The last sizeable addition to Europe’s benzene capacity was the opening of a $25 million extraction unit at
Shell’s refining and petrochemicals site at Moerdijk, the Netherlands, in 2002. It is able to extract around
500,000 tons per year of benzene from streams at Moerdijk and from other Shell and third-party facilities in
Europe.
In addition to pyrolysis gas from ethylene, which accounts for around half of benzene supplies, the main
sources of the material are reformate and units for hydrogen dealkylation (HDA) and toluene
disproportionation (TDP). But painful memories of the effects of crash in benzene prices a few years ago
linger, and refiners are cautious about drawing up plans for new capacity.
“The long-term average utilization rate of HDA plants has been around 40 percent because of the many
occasions when the price of the toluene input was higher than that for the benzene output,” says Ms. Bouch.
“Even with the current high benzene prices, an investment in an HDA unit is not economically attractive.”
“Probably capacity will initially be increased by an expansion of extraction capacity from reformate,” she
continues. “But first, refiners will have to be much more confident about the longer-term outlook for the
benzene supply-demand balance. In the meantime, benzene prices will stay high.”
However, nonintegrated benzene consumers could decide to invest in their own production capacity,
probably through HDA or TDP units.
“The nonintegrated derivative producers are under the most pressure to invest upstream,” says Mr. Hodges.
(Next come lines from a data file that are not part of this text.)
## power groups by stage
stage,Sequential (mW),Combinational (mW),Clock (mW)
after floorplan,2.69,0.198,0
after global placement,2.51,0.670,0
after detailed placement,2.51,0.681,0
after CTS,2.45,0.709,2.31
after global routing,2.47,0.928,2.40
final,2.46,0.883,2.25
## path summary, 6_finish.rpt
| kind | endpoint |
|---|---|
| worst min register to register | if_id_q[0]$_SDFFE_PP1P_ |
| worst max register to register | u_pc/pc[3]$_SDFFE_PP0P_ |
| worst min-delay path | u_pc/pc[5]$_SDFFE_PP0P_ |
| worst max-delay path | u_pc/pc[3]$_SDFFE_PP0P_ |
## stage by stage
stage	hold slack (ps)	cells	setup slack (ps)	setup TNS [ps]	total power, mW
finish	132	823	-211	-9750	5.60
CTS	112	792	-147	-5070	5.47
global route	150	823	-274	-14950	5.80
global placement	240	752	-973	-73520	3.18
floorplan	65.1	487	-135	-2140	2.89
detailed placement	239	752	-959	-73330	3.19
[src/rtl/mmss_countdown.sv]
// MM:SS BCD countdown timer with run-control FSM and a tick-counted alarm window.
// Digits decrement once per tick enable in RUN; reaching 00:00 pulses expired and enters ALARM.
module mmss_countdown #(
   parameter int ALARM_TICKS = 3
) (
   input  logic       clk,
   input  logic       rst,
   input  logic       tick,
   input  logic       clear,
   input  logic       load,
   input  logic       start,
   input  logic       pause,
   input  logic [3:0] set_m10,
   input  logic [3:0] set_m1,
   input  logic [3:0] set_s10,
   input  logic [3:0] set_s1,
   output logic [3:0] m10,
   output logic [3:0] m1,
   output logic [3:0] s10,
   output logic [3:0] s1,
   output logic       running,
   output logic       expired,
   output logic       alarm
);

   localparam logic [1:0] IDLE  = 2'd0;
   localparam logic [1:0] RUN   = 2'd1;
   localparam logic [1:0] PAUSE = 2'd2;
   localparam logic [1:0] ALARM = 2'd3;

   localparam logic [3:0] LAST_TICK = 4'(ALARM_TICKS - 1);

   logic [1:0]  state_q, state_d;
   logic [15:0] cnt_q, cnt_d;
   logic [3:0]  alarm_cnt_q, alarm_cnt_d;
   logic        expired_q, expired_d;
   logic        running_q, alarm_q;

   function automatic logic [3:0] sat_ones(input logic [3:0] v);
      return (v > 4'd9) ? 4'd9 : v;
   endfunction

   function automatic logic [3:0] sat_tens(input logic [3:0] v);
      return (v > 4'd5) ? 4'd5 : v;
   endfunction

   // Borrow ripples s1 -> s10 -> m1 -> m10; never called at 00:00.
   function automatic logic [15:0] dec_mmss(input logic [15:0] c);
      logic [3:0] dm10, dm1, ds10, ds1;
      {dm10, dm1, ds10, ds1} = c;
      if (ds1 != 4'd0) begin
         ds1 = ds1 - 4'd1;
      end else begin
         ds1 = 4'd9;
         if (ds10 != 4'd0) begin
            ds10 = ds10 - 4'd1;
         end else begin
            ds10 = 4'd5;
            if (dm1 != 4'd0) begin
               dm1 = dm1 - 4'd1;
            end else begin
               dm1  = 4'd9;
               dm10 = dm10 - 4'd1;
            end
         end
      end
      return {dm10, dm1, ds10, ds1};
   endfunction

   always_comb begin
      state_d     = state_q;
      cnt_d       = cnt_q;
      alarm_cnt_d = alarm_cnt_q;
      expired_d   = 1'b0;
      if (clear) begin
         state_d     = IDLE;
         cnt_d       = 16'h0000;
         alarm_cnt_d = 4'd0;
      end else if (load && (state_q != RUN)) begin
         cnt_d = {sat_tens(set_m10), sat_ones(set_m1), sat_tens(set_s10), sat_ones(set_s1)};
         if (state_q == ALARM) begin
            state_d     = IDLE;
            alarm_cnt_d = 4'd0;
         end
      end else begin
         case (state_q)
            IDLE: begin
               if (start && (cnt_q != 16'h0000)) state_d = RUN;
            end
            RUN: begin
               if (pause) begin
                  state_d = PAUSE;
               end else if (tick) begin
                  cnt_d = dec_mmss(cnt_q);
                  if (cnt_q == 16'h0001) begin
                     state_d     = ALARM;
                     expired_d   = 1'b1;
                     alarm_cnt_d = 4'd0;
                  end
               end
            end
            PAUSE: begin
               if (start && !pause) state_d = RUN;
            end
            default: begin
               if (tick) begin
                  if (alarm_cnt_q == LAST_TICK) begin
                     state_d     = IDLE;
                     alarm_cnt_d = 4'd0;
                  end else begin
                     alarm_cnt_d = alarm_cnt_q + 4'd1;
                  end
               end
            end
         endcase
      end
   end

   always_ff @(posedge clk) begin
      if (rst) begin
         state_q     <= IDLE;
         cnt_q       <= 16'h0000;
         alarm_cnt_q <= 4'd0;
         expired_q   <= 1'b0;
         running_q   <= 1'b0;
         alarm_q     <= 1'b0;
      end else begin
         state_q     <= state_d;
         cnt_q       <= cnt_d;
         alarm_cnt_q <= alarm_cnt_d;
         expired_q   <= expired_d;
         running_q   <= (state_d == RUN);
         alarm_q     <= (state_d == ALARM);
      end
   end

   assign {m10, m1, s10, s1} = cnt_q;
   assign running = running_q;
   assign expired = expired_q;
   assign alarm   = alarm_q;

endmodule
**src/rtl/fifo_arb_pkg.sv**
```systemverilog
// rtl/fifo_arb_pkg.sv - shared types and widths for the FIFO write arbiter
package fifo_arb_pkg;

  // Arbiter FSM states
  typedef enum logic [1:0] {
    IDLE  = 2'd0,
    BURST = 2'd1,
    HOLD  = 2'd2
  } state_e;

  // Beat counter width; holds BURST_MAX up to 15
  localparam int BEAT_W  = 4;

  // Owner index width; covers up to 8 requesters
  localparam int OWNER_W = 3;

endpackage

```
**src/rtl/fifo_wr_arbiter_rr_pick.sv**
```systemverilog
// rtl/fifo_wr_arbiter_rr_pick.sv - combinational round-robin picker for the next owner
module rr_pick
  import fifo_arb_pkg::*;
#(
  parameter int NUM_REQ = 4
) (
  input  logic [NUM_REQ-1:0] req,
  input  logic [OWNER_W-1:0] last_owner,
  output logic [OWNER_W-1:0] pick,
  output logic               found
);

  // Search circularly starting after last_owner; the largest offset is tried first so the nearest requester wins
  always_comb begin
    pick  = '0;
    found = 1'b0;
    for (int off = NUM_REQ; off >= 1; off--) begin
      for (int i = 0; i < NUM_REQ; i++) begin
        if (req[i] && (i == ((int'(last_owner) + off) % NUM_REQ))) begin
          pick  = OWNER_W'(i);
          found = 1'b1;
        end
      end
    end
  end

endmodule

```
**src/rtl/fifo_wr_arbiter.sv**
```systemverilog
// rtl/fifo_wr_arbiter.sv - round-robin burst arbiter feeding one FIFO write port (optional FIFO_WR_ARB_ALF_THROTTLE_EN)
module fifo_wr_arbiter
  import fifo_arb_pkg::*;
#(
  parameter int NUM_REQ    = 4,
  parameter int DATA_WIDTH = 8,
  parameter int BURST_MAX  = 4
) (
  input  logic                          clk,
  input  logic                          reset,
  input  logic [NUM_REQ-1:0]            req,
  input  logic [NUM_REQ*DATA_WIDTH-1:0] req_data,
  output logic [NUM_REQ-1:0]            gnt,
  input  logic                          fifo_full,
  input  logic                          fifo_alf,
  output logic                          fifo_write,
  output logic [DATA_WIDTH-1:0]         fifo_din,
  output logic                          busy,
  output logic [2:0]                    owner
);

`ifdef FIFO_WR_ARB_ALF_THROTTLE_EN
  localparam bit ALF_THROTTLE = 1'b1;
`else
  localparam bit ALF_THROTTLE = 1'b0;
`endif

  state_e               state_q, state_d;
  logic [BEAT_W-1:0]    beat_cnt_q, beat_cnt_d;
  logic [OWNER_W-1:0]   owner_q, owner_d;
  logic [OWNER_W-1:0]   last_owner_q, last_owner_d;

  logic [OWNER_W-1:0]   pick_idx;
  logic                 pick_found;
  logic [NUM_REQ-1:0]   owner_oh;
  logic                 req_own;
  logic                 accept;
  logic [BEAT_W-1:0]    beat_next;
  logic                 burst_last;
  logic                 alf_end;

  rr_pick #(
    .NUM_REQ (NUM_REQ)
  ) u_rr_pick (
    .req        (req),
    .last_owner (last_owner_q),
    .pick       (pick_idx),
    .found      (pick_found)
  );

  // Owner-qualified request, accept strobe and end-of-burst conditions; nothing is accepted while reset is low
  always_comb begin
    owner_oh   = NUM_REQ'(1) << owner_q;
    req_own    = |(req & owner_oh);
    accept     = reset && (state_q == BURST) && req_own && !fifo_full;
    beat_next  = beat_cnt_q + BEAT_W'(1);
    burst_last = (beat_next == BEAT_W'(BURST_MAX));
    alf_end    = ALF_THROTTLE && fifo_alf;
  end

  // State register with synchronous active-low reset
  always_ff @(posedge clk) begin
    if (!reset) begin
      state_q      <= IDLE;
      beat_cnt_q   <= '0;
      owner_q      <= '0;
      last_owner_q <= OWNER_W'(NUM_REQ - 1);
    end else begin
      state_q      <= state_d;
      beat_cnt_q   <= beat_cnt_d;
      owner_q      <= owner_d;
      last_owner_q <= last_owner_d;
    end
  end

  // Next-state logic: a dropped request always ends ownership, full parks the burst in HOLD
  always_comb begin
    state_d = state_q;
    unique case (state_q)
      IDLE: begin
        if (pick_found) state_d = BURST;
      end
      BURST: begin
        if (!req_own)                      state_d = IDLE;
        else if (fifo_full)                state_d = HOLD;
        else if (burst_last || alf_end)    state_d = IDLE;
      end
      HOLD: begin
        if (!req_own)                      state_d = IDLE;
        else if (!fifo_full)               state_d = BURST;
      end
      default: state_d = IDLE;
    endcase
  end

  // Owner, beat count and rotation pointer updates
  always_comb begin
    beat_cnt_d   = beat_cnt_q;
    owner_d      = owner_q;
    last_owner_d = last_owner_q;
    if ((state_q == IDLE) && pick_found) begin
      owner_d    = pick_idx;
      beat_cnt_d = '0;
    end
    if (accept) beat_cnt_d = beat_next;
    if ((state_q != IDLE) && (state_d == IDLE)) last_owner_d = owner_q;
  end

  // Outputs: zero-latency grant and write, write data always from the owner's slice
  always_comb begin
    gnt        = accept ? owner_oh : '0;
    fifo_write = accept;
    busy       = (state_q != IDLE);
    owner      = owner_q;
    fifo_din   = '0;
    for (int i = 0; i < NUM_REQ; i++) begin
      if (owner_q == OWNER_W'(i)) fifo_din = req_data[i*DATA_WIDTH +: DATA_WIDTH];
    end
  end

endmodule
```
**config.mk**
```make
export PLATFORM = sky130hd
export DESIGN_NAME = fifo_wr_arbiter
export DESIGN_NICKNAME = d
export VERILOG_FILES = /design/src/rtl/fifo_arb_pkg.sv /design/src/rtl/fifo_wr_arbiter_rr_pick.sv /design/src/rtl/fifo_wr_arbiter.sv
export SDC_FILE = /design/constraint.sdc
export NUM_CORES = 1
export LEC_CHECK = 0
export CAP_MARGIN = 15
export CORE_MARGIN = 4
export CORE_UTILIZATION = 37
export DETAILED_ROUTE_END_ITERATION = 8
export PLACE_DENSITY = 0.81
export SLEW_MARGIN = 10
export SYNTH_ARGS = -nofsm -noshare
export SYNTH_HDL_FRONTEND = slang
export SYNTH_SLANG_ARGS = --single-unit
```
**constraint.sdc**
```tcl
create_clock -name clk -period 1.8 [get_ports clk]
set_input_delay 0.27 -clock clk [delete_from_list [all_inputs] [get_ports clk]]
set_output_delay 0.27 -clock clk [all_outputs]
set_load 0.02 [all_outputs]
```
**Word level (Yosys, flattened, before mapping)**

Cells that the tools add are included.

- Flip-flop bits (word level): 10
- Input bits: 40
- Output and inout bits: 17
- Logic and storage cells: 114

- Add/sub/neg operators: 5
- Eq/ne operators: 18
- Shift operators: 1
- Multiplexer cells: 45
- Bitwise logic cells: 5
- Reductions and logical operators: 36

Operator list:

| kind | number |
|---|---|
| $logic_not A32 Y1 | 4 |
| $mux W2 | 20 |
| $mux W8 | 4 |
| $eq A3 B3 Y1 const A | 8 |
| $logic_and A1 B1 Y1 | 21 |
| $mux W1 | 17 |
| $eq A2 B3 Y1 const A | 4 |
| $mux W4 | 3 |
| $reduce_or A2 Y1 | 4 |
| $eq A2 B2 Y1 const B | 3 |
| $pmux W2 S3 | 1 |
| $add A2 B1 Y2 const B | 2 |
| $add A2 B2 Y2 const B | 2 |
| $add A4 B1 Y4 const B | 1 |
| $and A1 B1 Y1 const A | 4 |
| $and A4 B4 Y4 | 1 |
| $eq A2 B1 Y1 const B | 2 |
| $eq A4 B3 Y1 const B | 1 |
| $logic_not A2 Y1 | 2 |
| $reduce_bool A2 Y1 | 2 |
| $reduce_or A4 Y1 | 1 |
| $shl A1 B2 Y4 const A | 1 |
| $logic_not A3 Y1 | 1 |
| $logic_not A1 Y1 | 1 |

**Depth between registers and ports, before layout**

Gate-level depths: netlist (run 1).

- Depth in word-level cells: 25
- Gate-level depth with buffers: 6
- Depth with buffers taken out: 5

**By module**

A second synthesis (run 1) with hierarchy kept.

- Cell total of the unflattened synthesis: 113
- Area total of the unflattened synthesis: 984.7 um2

Modules (own cells, without submodules):

| module | times used | cells an instance | area an instance (um2) | sequential area each (um2) |
|---|---|---|---|---|
| fifo_wr_arbiter | 1 | 97 | 892.1 | 240.2 |
| rr_pick | 1 | 16 | 92.6 | 0.0 |

**Worst setup path before layout (run 1)**

No wires, ideal clock.

- Kind: flip-flop to output port
- Start point: register owner_q[0] (netlist: owner[0])
- End point: output port gnt[1]
- Arrival time: 1.675 ns
- Data required time: 1.530 ns
- Setup slack: -0.145 ns
- Stages on the path, launching flop included: 6
- Path buffers: 2
- Cell sequence: dfxtp_1 > buf_6 > mux4_2 > nand2_4 > buf_6 > nor3b_1

- Cells in the longest elaborated chain, start to end: 6

Ends and longest elaborated chain:

| item | line | text |
|---|---|---|
| from (decl) | fifo_wr_arbiter.sv:30 | `logic [OWNER_W-1:0] owner_q, owner_d;` |
| from (signal assigned) | fifo_wr_arbiter.sv:71 | `owner_q <= owner_d;` |
| $shl A1 B2 Y4 (*) | fifo_wr_arbiter.sv:53 | `owner_oh = NUM_REQ'(1) << owner_q;` |
| $and A4 B4 Y4 | fifo_wr_arbiter.sv:54 | `req_own = \|(req & owner_oh);` |
| $reduce_or A4 Y1 | fifo_wr_arbiter.sv:54 |  |
| $logic_and A1 B1 Y1 (2 in a row) | fifo_wr_arbiter.sv:55 | `accept = reset && (state_q == BURST) && req_own && !fifo_full;` |
| $mux W4 (*) | fifo_wr_arbiter.sv:111 | `gnt = accept ? owner_oh : '0;` |
| to (decl) | fifo_wr_arbiter.sv:13 | `output logic [NUM_REQ-1:0] gnt,` |

Mark *: on every way between the ends. The rest lies on a longest branch, timed or not.

**Worst setup path after layout (run 1)**

- Start point: input port req[0]
- End point: output port gnt[1]

- Cells in the longest elaborated chain, start to end: 5

Ends and longest elaborated chain:

| item | line | text |
|---|---|---|
| from (decl) | fifo_wr_arbiter.sv:11 | `input logic [NUM_REQ-1:0] req,` |
| $and A4 B4 Y4 | fifo_wr_arbiter.sv:54 |  |
| $reduce_or A4 Y1 | fifo_wr_arbiter.sv:54 |  |
| $logic_and A1 B1 Y1 (2 in a row) | fifo_wr_arbiter.sv:55 |  |
| $mux W4 | fifo_wr_arbiter.sv:111 |  |

No other way between the ends.

==> impl_metrics.tcl, run 1 <==
set metrics [dict create \
    crit_path_max_fanout 7 \
    grt_setup_unrepaired "yes" \
    crit_type "primary input to output pin" \
    status "finished, violations left" \
    cp_slowest_cell "mux4_2" \
    place_ws_ps -408 \
    gr-usage-met1_pct 22.4 \
    postCtsSetupBuffers 0 \
    finalCriticalPeriod_ps 1850 \
    die_y_um 57.9 \
    violations "negative setup slack" \
    grt_pass1_wl_um 4790 \
    slew_viol_final 0 \
    skew_ps 6.55 \
    area_growth_pct 74.2 \
    timing.rr.end "beat_cnt_q[2]" \
    postCtsHoldBufs 0 \
    track_usage_pct 18.3 \
    clk_pin_slew_worst_paths_ps 70 \
    gr-max-usage-layer "met2" \
    setup_violations 5 \
    detailed_place_hpwl_um 2510 \
    critPathMaxStageDelay_ps 520 \
    reg2reg_slack_ps 140 \
    r2r_cells 5 \
    h-tree-depth 1 \
    wl_per_cell_um 16.2 \
    hold_viol_final 0 \
    cp-end-kind "output pin" \
    hold_start "beat_cnt_q[1]" \
    post-synth-top-area-cell "dfxtp_1" \
    syn-num-nets 136 \
    fin_crit_sh_pct 103 \
    gp_congestion 0.775 \
    vias 1086 \
    drtIter0Drc 41 \
    grt_max_degree 16 \
    initial_core_util_pct 40.0 \
    viasPerCell 5.75 \
    vdd_drop_max_v 0.000452 \
    numCtsBuffers 3 \
    finalCoreUtilization_pct 69.7 \
    ys_seq_elements 10 \
    fmax_mhz 540 \
    p_total_uw 902 \
    gr-total-overflow 0 \
    drt-pass1-iter-count 4 \
    fill_cells 171 \
    cts_root_buf "clkbuf_4" \
    pin_count 57 \
    seq_area_um2 204 \
    clkLatencyLatePin_ps 270 \
    crit_required_ps 1530 \
    nets 203 \
    drive_gt1_share_pct 32.9 \
    dieArea_mm2 0.00335 \
    drc 0 \
    antenna_found_initial 0 \
    p_per_area_mw_per_mm2 563 \
    io_buffer_count 54 \
    synth_area_leaders "dfxtp_1, mux4_2, mux4_1" \
    ys_types 42 \
    multi_input_area_um2 668 \
    yosys_warnings 0 \
    core_mm2 0.00230 \
    grt_use_met3_pct 4.01 \
    synthCells 95 \
    crit_chain "clkdlybuf4s50_1, mux4_2, nand2_4, nor3b_2, buf_4" \
    wirelength_um 3050 \
    hold_depth 2 \
    p_leak_uw 0.000674 \
    start_kind "primary input" \
    met2_usage_pct 31.1 \
    yosysTopAreaCellShare_pct 21.8 \
    seq_area_frac_synth_pct 21.8 \
    cts.sinks 10 \
    die_x_um 57.9 \
    num_antenna_cells 0 \
    cap_violations 0 \
    syn-cell-area_um2 920 \
    avgSynthCellArea_um2 9.68 \
    cts_tree "done" \
    ant_nets 0 \
    setup_slack_ps -50.8 \
    grt_pass1_vias 1022 \
    num_rows 17 \
    r2r_start "owner[0]" \
    hp-class "flop to flop" \
    arrival_ps 1580 \
    min_to "beat_cnt_q[1]" \
    clockBufferDepth 2 \
]
[through the flow]
stage | instance area (um^2) | hold slack [ps] | setup TNS [ps] | cells
2_1_floorplan | 932 | 441 | -49.2 | 95
3_3_place_gp | 1590 | 481 | -3560 | 185
3_5_place_dp | 1590 | 498 | -3760 | 185
4_1_cts | 1580 | 508 | -241 | 189
5_1_grt | 1600 | 548 | -468 | 189
6_report | 1600 | 502 | -155 | 189
[cells in the mapped netlist, drive strengths merged]
cell type	count
a31oi	1
buf	5
and4bb	1
nand4	2
o21a	1
nor3b	5
nor4b	1
a221oi	1
nand3b	1
conb	1
nor2	3
o221a	1
a311o	2
a21boi	2
o311ai	1
ha	1
and4	1
o31a	1
nor3	4
nand2	6
o31ai	2
clkbuf	3
or2	2
o32ai	1
nand3	3
a21oi	3
mux4	9
mux2	1
mux2i	1
nand2b	3
inv	7
o21ai	5
o221ai	1
and3	2
o41ai	1
dfxtp	10
[where the power goes]
group          internal [uW]  total [uW]  switching, uW
clock network            123         210           86.8
logic                    244         439            195
registers                237         253           15.7
total                    604         902            297
[flip-flops by register name, summed over array words and instances (netlist names)]
name,flops
state_q,2
owner,2
beat_cnt_q,4
last_owner_q,2
[how the worst max path moves through the flow]
stage               startpoint          to  slack (ps)  cells after the start
finish                  req[0]      gnt[1]         -50                      5
global route          owner[0]      gnt[1]         -90                      4
CTS                   owner[0]  fifo_write         -60                      4
detailed placement   fifo_full      gnt[1]        -410                      5
global placement        req[3]      gnt[3]        -400                      5
floorplan             owner[1]      gnt[0]         -50                      5
[critical path: cells and delay by family]
family | cells | cell delay, ps
buffers and inverters | 2 | 580
muxes | 1 | 520
and+or+nand+nor | 2 | 210
[cell usage in the layout, fill, tap and decap left out, types with 2 or more instances in the layout]
cell	instances
dlymetal6s2s_1	2
nor3b_1	2
buf_4	18
nor3b_2	3
o21ai_0	5
a311o_1	2
clkdlybuf4s50_1	38
a21oi_1	3
nor3_1	3
or2_2	2
nand2_1	5
clkbuf_4	3
nand3_1	3
nand4_1	2
nand2b_1	3
mux4_1	4
a21boi_0	2
and3_1	2
dfxtp_1	9
inv_1	6
o31ai_1	2
buf_2	8
buf_6	2
mux4_2	5
[per-layer routing]
layer	up-vias	share of wire (%)
li1	508	-
met1	502	43
met2	70	45
met3	6	10
met4	0	1.5
met5	-	0
[cells by family (layout without fill, tap and decap cells)]
kind of cell / count (synthesis) / count (layout) / share of synthesized area [%]
other: 1 / 1 / 0.408
multiplexers: 11 / 11 / 26.0
AO/OA/AOI/OAI: 23 / 23 / 19.0
AND/OR/NAND/NOR: 34 / 34 / 23.1
flip-flops: 10 / 10 / 21.8
adder cells (fa/ha/maj): 1 / 1 / 1.36
buffers and inverters: 15 / 81 / 8.30
[cell type report]
type | instances | area share [%]
well taps | 28 | 2.19
repair buffers | 70 | 39.5
inverters | 7 | 1.64
clock buffers | 4 | 2.27
multi-input cells | 70 | 41.7
flip-flops and latches | 10 | 12.7
[repair_timing]
| item | CTS | global route |
|---|---|---|
| pin swaps | 2 | 3 |
| resized for setup | 62 | 7 |
| setup endpoints to repair | 15 | 10 |
(Power assumes the default switching activity.)
==> inputs of run 2 (changes only) <==
==> constraint.sdc (replaced) <==
create_clock -name clk -period 1.9 [get_ports clk]
set_input_delay 0.285 -clock clk [delete_from_list [all_inputs] [get_ports clk]]
set_output_delay 0.285 -clock clk [all_outputs]
set_load 0.02 [all_outputs]
==> run 2 against run 1 <==
The run now ends clean. First-iteration DRC count fell by 2.4%. Sequential share of layout area increased by 0.25 points. Worst setup slack improved by 120 ps. Cell count is 1.1% lower. Core utilization is 2.2 points lower. Clock-buffer cell count is 1 lower. Global-route usage grew 0.95 points. Clock skew down 0.56 ps. Register-to-register slack improved by 90 ps. Hold slack improved by 14 ps. Non-clock buffer count decreased by 1. Clock power is 32% lower. Critical path type is now flop to output pin.
==> impl_metrics.tcl, run 2 (same netlist as run 1, synthesis figures left out) <==
set metrics [dict create \
    cts.sinks 10 \
    skew_ps 5.99 \
    final_common_cell "clkdlybuf4s50_1" \
    gr-total-overflow 0 \
    hold_slack_ps 515 \
    hold_viol_final 0 \
    drc 0 \
    arrival_ps 1540 \
    finalCriticalPeriod_ps 1830 \
    crit_type "flop to output pin" \
    vias 1062 \
    dp_cells 184 \
    fill_cells 195 \
    wl_per_cell_um 16.4 \
    p_per_area_mw_per_mm2 508 \
    cts_tree "done" \
    largest_reg_flops 4 \
    status "complete, no violations" \
    crit_path_max_fanout 7 \
    setup_violations 0 \
    p_leak_uw 0.000669 \
    start_kind "flop" \
    ant_nets 0 \
    io_buffer_count 54 \
    postCtsSetupBuffers 0 \
    place_ws_ps -375 \
    fin_cells 187 \
    hold_start "beat_cnt_q[1]" \
    layout_common_cells "clkdlybuf4s50_1, buf_4, buf_2, dfxtp_1, inv_1" \
    viasPerCell 5.68 \
    cp-startpoint "owner[0]" \
    regMostFlops "beat_cnt_q" \
    detailed_place_hpwl_um 2560 \
    h-tree-depth 1 \
    area_growth_pct 68.7 \
    numCtsBuffers 3 \
    drive_gt1_share_pct 30.2 \
    drtIter0Drc 40 \
    nets 202 \
    fin_crit_sh_pct 96.3 \
    r2r_start "owner[0]" \
    fmax_mhz 547 \
    drt-pass1-iter-count 4 \
    setup_slack_ps 71.2 \
    cp-end-kind "output pin" \
    track_usage_pct 19.2 \
    cap_violations 0 \
    core_mm2 0.00230 \
    antenna_found_initial 0 \
    initial_core_util_pct 40.0 \
    die_x_um 57.9 \
    vdd_drop_max_v 0.000351 \
    grt_setup_unrepaired "no" \
    clockBufferDepth 2 \
    clk_pin_slew_worst_paths_ps 60 \
    cts_root_buf "clkbuf_4" \
    clkLatencyLatePin_ps 260 \
    grt_max_degree 19 \
    gp_congestion 0.838 \
    grt_pass1_wl_um 5070 \
    dieArea_mm2 0.00335 \
    num_antenna_cells 0 \
    postCtsHoldBufs 0 \
    crit_required_ps 1620 \
    slew_viol_final 0 \
    p_total_uw 788 \
    num_rows 17 \
    pin_count 57 \
    grt_pass1_vias 1040 \
    die_y_um 57.9 \
    hp-class "flop to flop" \
    wirelength_um 3060 \
]
[run 2: area by class of cell]
class | instances | area [um^2] | area share, %
well taps | 28 | 35.0 | 2.26
repair buffers | 69 | 611 | 39.4
flip-flops and latches | 10 | 201 | 13.0
clock buffers | 3 | 22.5 | 1.45
inverters | 7 | 26.3 | 1.69
multi-input cells | 70 | 656 | 42.3
[run 2: timing repair]
item / in CTS / in global routing
gates resized for setup: 49 / 11
setup endpoints to repair: 13 / 11
gates cloned: 0 / 0
pin swaps: 1 / 1
[run 2: layer usage]
metal | vias to the layer above | wire length [um] | track usage (%)
met5 | - | 0 | 0
met3 | 2 | 375 | 7.35
met4 | 0 | 17 | 3.64
li1 | 503 | - | -
met1 | 501 | 1210 | 22.5
met2 | 56 | 1460 | 33.5
[run 2: worst paths after layout]
| check | endpoint | slack [ps] | depth (start not counted) |
|---|---|---|---|
| max | fifo_din[6] | 70 | 3 |
| min | beat_cnt_q[1] | 520 | 2 |
| max reg2reg | beat_cnt_q[2] | 230 | 5 |
| min reg2reg | beat_cnt_q[1] | 520 | 2 |
[run 2: through the flow]
| step | TNS [ps] | cell area (um^2) | util [%] |
|---|---|---|---|
| 2_1_floorplan | 0 | 930 | - |
| 3_3_place_gp | -2390 | 1570 | 68.2 |
| 3_5_place_dp | -2790 | 1570 | 68.2 |
| 4_1_cts | -2.81 | 1560 | 67.8 |
| 5_1_grt | 0 | 1550 | 67.5 |
| 6_report | 0 | 1550 | 67.5 |
[run 2: worst max-delay path: stages, from the launching register on]
cell             delay, ps
dfxtp_2                370
buf_6                  150
mux4_2                 490
clkdlybuf4s15_2        260
[run 2: report_power, final]
part / internal, uW / switching (uW)
sequential: 225 / 13.3
clock: 73.0 / 68.5
combinational: 226 / 183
“They could form alliances with refiners to gain access to feedstock for new capacity or they could set up
consortia with other benzene users. For example, a polystyrene and a polyester producer could link up to
share the output of benzene and paraxylene from a TDP unit.”
Polystyrene makers have been struggling to cope with soaring benzene costs. Since the beginning to this
year, European polystyrene prices have risen by as much as 25 percent. A gap of about 10 percent has
opened up with polypropylene prices.
“There were expectations that the balance between the two polymers would have changed in favor of
polystyrene because of the tightness in supplies of propylene,” says Andrea Borruso, a petrochemicals
consultant at STI International, Zurich. “Polystyrene would have been competitive in segments like thermoforming for CD packs.”
“Polystyrene prices should come down in the next three to four months,” he adds. “But it will be bad news for
polystyrene producers if benzene continues to be high. There is not enough demand downstream to sustain
high polymer prices.”
Nevertheless, operators of Europe’s naphtha ethylene crackers, which account for the vast majority of the
region’s olefin plants, are finding that their operating economics are considerably improved by the high
prices for benzene and other by-products like propylene.
For every 3.25 tons of naphtha feedstock, a typical cracker produces one ton of ethylene, around 0.4 tons of
propylene and 0.2 tons of benzene, according to Jacobs Consultancy. “Because of the high by-product
credits, a West European coastal producer can be as or more cost-competitive than a cracker in Saudi
Arabia based on low-cost ethane,” explains Roger Newenham, a Jacobs consultant. “European crackers
have not got to that point yet, but it is possible that it could be reached soon, particularly if naphtha prices
come down while there is still a wide spread with benzene prices,” he says.